Which type of wadding or batting do you need?
Don’t scrimp on wadding – it’s a false economy. Invest a little extra in finding the right wadding and you won’t regret it. After all if you’re going to spend piecing, quilting and binding a DIY quilt, you want to make it worthwhile and once you’ve quilted your quilt sandwich together it’s too late to go back. Take a look at our guide below to find the best wadding or batting for your next sewing project.
The perfect partner to those lovely vintage fabrics you found at the flea market, this wadding is the heirloom project choice. Make sure you check 100% cotton waddings for cotton seed husks though, as the oils in them can stain your precious work. If you’re topstitching, keep spacing narrow.
- Buy it now Warm Company Warm and White Cotton Batting, Twin size (UK – Amazon, £21.09 or US – Amazon, $23.49) or other sizes are available too.
This is the workhorse of the wadding stable – 100% polyester wadding doesn’t shrink, needs no fussy pre-washing, and can be machine washed after use. Hypo-allergenic, it’s ideal for bedding and soft furnishings. It holds its shape really well so is robust enough for kitchen accessories, bags and kids’ toys.
- Buy it now Hobbs Poly Down Quilt Batting King Size (UK Amazon £21.35 or US Amazon, $33.50) or other sizes available
Heat resistant wadding
Thermal fleece is heat-resistant and the obvious safety choice for accessories and items that need to withstand warmth. If you’re making quilted oven gloves, table runners or mats, pot holders… and even tea cosies!
With a mix of 80% cotton and 20% polyester, this blended wadding is the best of both worlds and well-suited to most sewing and quilting projects. It drapes well, is easy to work with and easy-care too. For special projects, it’s more expensive than 100% polyester wadding.
This eco-friendly wadding is a 50/50 blend of bamboo and cotton. Naturally anti-bacterial, this is a lovely wadding for children’s bedcovers and works well with pure cotton fabrics. For best results, it’s better to pre-wash this wadding before use, in cool water and mild detergent.
- Buy it now Pellon Nature’s Touch Bamboo Batting – US (Amazon, $54.94) or Kyoto Bamboo Blend Wadding – UK (Etsy, £30.07)
Super-soft and lightweight, 100% silk wadding is surprisingly warm too.

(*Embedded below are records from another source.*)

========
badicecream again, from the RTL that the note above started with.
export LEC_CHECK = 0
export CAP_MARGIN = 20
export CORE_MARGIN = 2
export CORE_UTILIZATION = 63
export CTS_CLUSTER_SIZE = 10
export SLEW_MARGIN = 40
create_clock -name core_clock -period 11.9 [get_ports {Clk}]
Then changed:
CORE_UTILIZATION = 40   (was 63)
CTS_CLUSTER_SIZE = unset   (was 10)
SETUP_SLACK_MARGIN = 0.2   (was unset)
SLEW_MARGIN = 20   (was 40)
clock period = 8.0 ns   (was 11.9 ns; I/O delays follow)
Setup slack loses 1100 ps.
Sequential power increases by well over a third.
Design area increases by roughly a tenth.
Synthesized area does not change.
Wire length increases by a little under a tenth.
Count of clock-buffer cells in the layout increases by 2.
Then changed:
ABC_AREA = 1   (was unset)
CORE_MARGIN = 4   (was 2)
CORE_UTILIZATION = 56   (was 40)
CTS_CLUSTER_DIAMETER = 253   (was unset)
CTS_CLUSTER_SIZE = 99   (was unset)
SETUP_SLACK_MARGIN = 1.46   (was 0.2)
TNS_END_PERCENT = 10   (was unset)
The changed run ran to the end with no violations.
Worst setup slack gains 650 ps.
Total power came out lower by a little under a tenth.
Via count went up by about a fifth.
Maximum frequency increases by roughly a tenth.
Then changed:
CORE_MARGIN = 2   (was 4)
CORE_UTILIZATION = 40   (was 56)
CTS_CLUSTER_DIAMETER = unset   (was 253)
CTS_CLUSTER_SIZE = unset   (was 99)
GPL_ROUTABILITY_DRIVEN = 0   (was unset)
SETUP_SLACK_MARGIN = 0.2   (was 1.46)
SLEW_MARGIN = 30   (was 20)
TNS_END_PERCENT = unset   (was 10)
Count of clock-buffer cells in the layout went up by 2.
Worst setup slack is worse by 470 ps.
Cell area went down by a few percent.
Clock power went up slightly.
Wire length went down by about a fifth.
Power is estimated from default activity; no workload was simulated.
==> flow/design.v (excerpt) <==
module fix_audio_ns(
	output reg ack, 
	output reg overflow, 
	output reg [16-1:0] tx_data, 
	input [16-1:0] rx_data, 
	input [16+16+16+4-1:0] conf, 
	input req, 
	input enable, 
	input rstn, clk 
);
Settings: LEC_CHECK=0, ABC_AREA=1, CAP_MARGIN=20, CORE_MARGIN=2, CORE_UTILIZATION=57, CTS_CLUSTER_SIZE=18, GPL_TIMING_DRIVEN=1, MAX_ROUTING_LAYER=met4, PLACE_DENSITY_LB_ADDON=0.07, SETUP_SLACK_MARGIN=5.0, SLEW_MARGIN=35, TNS_END_PERCENT=15; clock period 90.0 ns.
run.sh (not shown) runs the stock make flow with config.mk's settings and CLKGATE_MAP_FILE=.
The first run passed the timing, design-rule and antenna checks.
Then changed:
- CORE_UTILIZATION: 57 -> 72
- CTS_CLUSTER_DIAMETER: not set -> 208
- CTS_CLUSTER_SIZE: 18 -> 71
- TNS_END_PERCENT: 15 -> 5
- clock period: 90.0 -> 68.7 ns (I/O delays scaled with it)
What happened: With this change the flow aborted during global routing (5_1_grt) on GRT-0232. Area after synthesis is unchanged. Die area drops by 21%. Synthesized cell count is unchanged.
Setup of sierra:
Design brain_m, start of the top module:
module brain_m(clk, rst, distance, mode, start, E, color, OE, shape);
clock: 9.14 ns
lec_check: 0
abc_area: 0
cap_margin: 20
core_margin: 7
core_utilization: 31
gpl_routability_driven: 0
gpl_timing_driven: 1
max_routing_layer: met5
place_density_lb_addon: 0.03
setup_slack_margin: 1.69
slew_margin: 20
tns_end_percent: 40
run.sh (not shown) runs the stock make flow with config.mk's settings and CLKGATE_MAP_FILE=.
Setup changes, sierra to delta
- TNS_END_PERCENT: 40 -> unset
- PLACE_DENSITY: unset -> 0.6
- SETUP_SLACK_MARGIN: 1.69 -> unset
- CORE_MARGIN: 7 -> 2
- MAX_ROUTING_LAYER: met5 -> unset
- ABC_AREA: 0 -> unset
- PLACE_DENSITY_LB_ADDON: 0.03 -> unset
- GPL_TIMING_DRIVEN: 1 -> unset
- GPL_ROUTABILITY_DRIVEN: 0 -> unset
- CORE_UTILIZATION: 31 -> 58
- the clock period (ns, I/O delays scaled along): 9.14 -> 4.05
- In the final reports, the cell area of delta is smaller than that of sierra.
- Higher power was reported by delta, not sierra.
- delta vs sierra, final critical-path setup slack went down by 2860 ps.
- delta vs. sierra: peak fanout along the critical path saw a decrease, total power divided by cell area saw an increase, initial antenna violation count saw a decrease.
- A worst hold path class of in2reg is what delta shows, while reg2reg belongs to sierra.
- sierra → delta: leakage power figure picked up an extra 0.36 nW; number of cells in the finished layout apart from fillers -2,087.
- For clock sink count, sierra and delta come out practically identical.
Modified inputs, onyx compared to delta
- SETUP_SLACK_MARGIN newly set to 0.62
- PLACE_DENSITY removed (was 0.6)
- CORE_UTILIZATION changed from 58 to 72
- PLACE_DENSITY_LB_ADDON newly set to 0.0
- the clock period (ns, I/O delays scaled along) changed from 4.05 to 3.7
Notes after the runs:
Although it ran to completion, onyx produced a layout that fails the final checks because of setup timing.
delta finished every stage and its layout cleared the timing, DRC and antenna checks.
Diff delta -> onyx: logic depth of the worst setup path including buffers +10, first-pass GRT wire length higher, row count has decreased, depth of the worst register-to-register path higher, full die area went down by 19%.
Input changes introduced in maple (baseline for comparison: onyx):
- PLACE_DENSITY_LB_ADDON removed (was 0.0)
- CORE_UTILIZATION changed from 72 to 40
- SETUP_SLACK_MARGIN removed (was 0.62)
- PLACE_DENSITY newly set to 0.6
- the clock period (ns, I/O delays scaled along) changed from 3.7 to 9.74
### Flow results
maple: flow completed, timing, DRC and antenna clean. There was hardly any difference in number of multi-input logic gates between onyx and maple. maple vs. onyx: part of the power in registers now sits lower; sequential power decreased 62%; cell area after layout has decreased. Looking at number of tap cells added at floorplan, maple sits 1,616 higher than onyx does. From onyx to maple the numbers moved as follows: number of buffers and inverters on the critical path went down; fraction of area in non-clock buffers went down; number of cells on the critical path went down.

It is perfect for sheers like chiffon, silks and organza as it drapes beautifully. More suited to hand sewing than machine stitching, wash at 30ºC after your project is done, and iron on a silk/delicates setting.
- Buy it now – Hobbs Tuscany Silk Wadding ( The Cotton Patch, £77.70)
Fusible quilt batting
Fusible wadding makes light work of basting a quilt as you can iron the layers together to fix it in place, with no need for hand stitching, pinning or spray adhesive. It’s a great time-saver and is also popular for people making quilted bags as it adds stability and structure.